My brother-in-law and I had many differences. His politics, say, were significantly to the right of mine. I didn’t care about such a matter. I still don’t. What matters to me — and what I think each of us, in the effort to lead “a good man’s (or woman’s) life,” might well consider — is the inutility and even the ruinousness of ego and grandiosity, as compared to the value of those little nameless acts. Whatever the circumstance, Chip could be counted on to do the next right thing. That, increasingly, seems crucial to me as I age.
I close with the poem I recited at the reception following my brother-in-law’s funeral. I don’t know whether it’s “good”; in fact, I suspect that it may not even be enlightening to anyone lacking personal knowledge of its addressee. But I hope at least it encapsulates the gist of my comments above:
What It Boils Down To
— for A.J. Barone III, RIP
It boils down to this: you will always be young and handsome
And strong in our hearts — but above all kind, concerned
For how those around you felt, and this even when
You fought a war that few can so much as imagine.
We two were different: I’ve lived my life in the mind,
And although you were scarcely less bright, you were more the doer.
And you were my hero, still are. There seem fewer and fewer
Like you in whose person ethic and deed are combined.
Thought, no matter how lofty, seems duller than lead,
Without heart to match, just as faith without works is dead.

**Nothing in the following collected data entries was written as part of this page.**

==> config.mk <==
export PLATFORM = sky130hd
export DESIGN_NAME = mux_arb_nway
export DESIGN_NICKNAME = d
export VERILOG_FILES = /design/src/rtl/mux_arb_nway.sv
export SDC_FILE = /design/constraint.sdc
export NUM_CORES = 1
export LEC_CHECK = 0
export ABC_AREA = 1
export CAP_MARGIN = 20
export CORE_UTILIZATION = 40
export DETAILED_ROUTE_END_ITERATION = 8
export PLACE_DENSITY = 0.83
export SETUP_SLACK_MARGIN = 0.05
export SYNTH_ARGS = -nofsm -noshare
export SYNTH_HDL_FRONTEND = slang
export SYNTH_SLANG_ARGS = --single-unit
export TNS_END_PERCENT = 100
==> constraint.sdc <==
create_clock -name clk -period 3.92 [get_ports clk]
set_input_delay 0.588 -clock clk [delete_from_list [all_inputs] [get_ports clk]]
set_output_delay 0.588 -clock clk [all_outputs]
set_load 0.01 [all_outputs]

You said, no matter how terribly you were tried,
You felt a lucky man. I remember you said
As well — though we all must meet with pain and dread —
The world’s best things are happening every day.
You made that clear by the way you smiled on your wife,
On your children, and with pure joy on your two grandchildren.
That’s one example. If there’s some grand kingdom called heaven,
As I believe there may be, it will echo life
In what you showed to be its most loving hours.
And those of us who loved you — we are scores and scores —
Will take those moments you cherished and make them ours.
What it boils down to, though I say as much in tears,
Is that your valor and goodness will light our years.
Sydney Lea is a resident of Newbury. He is Vermont’s Poet Laureate.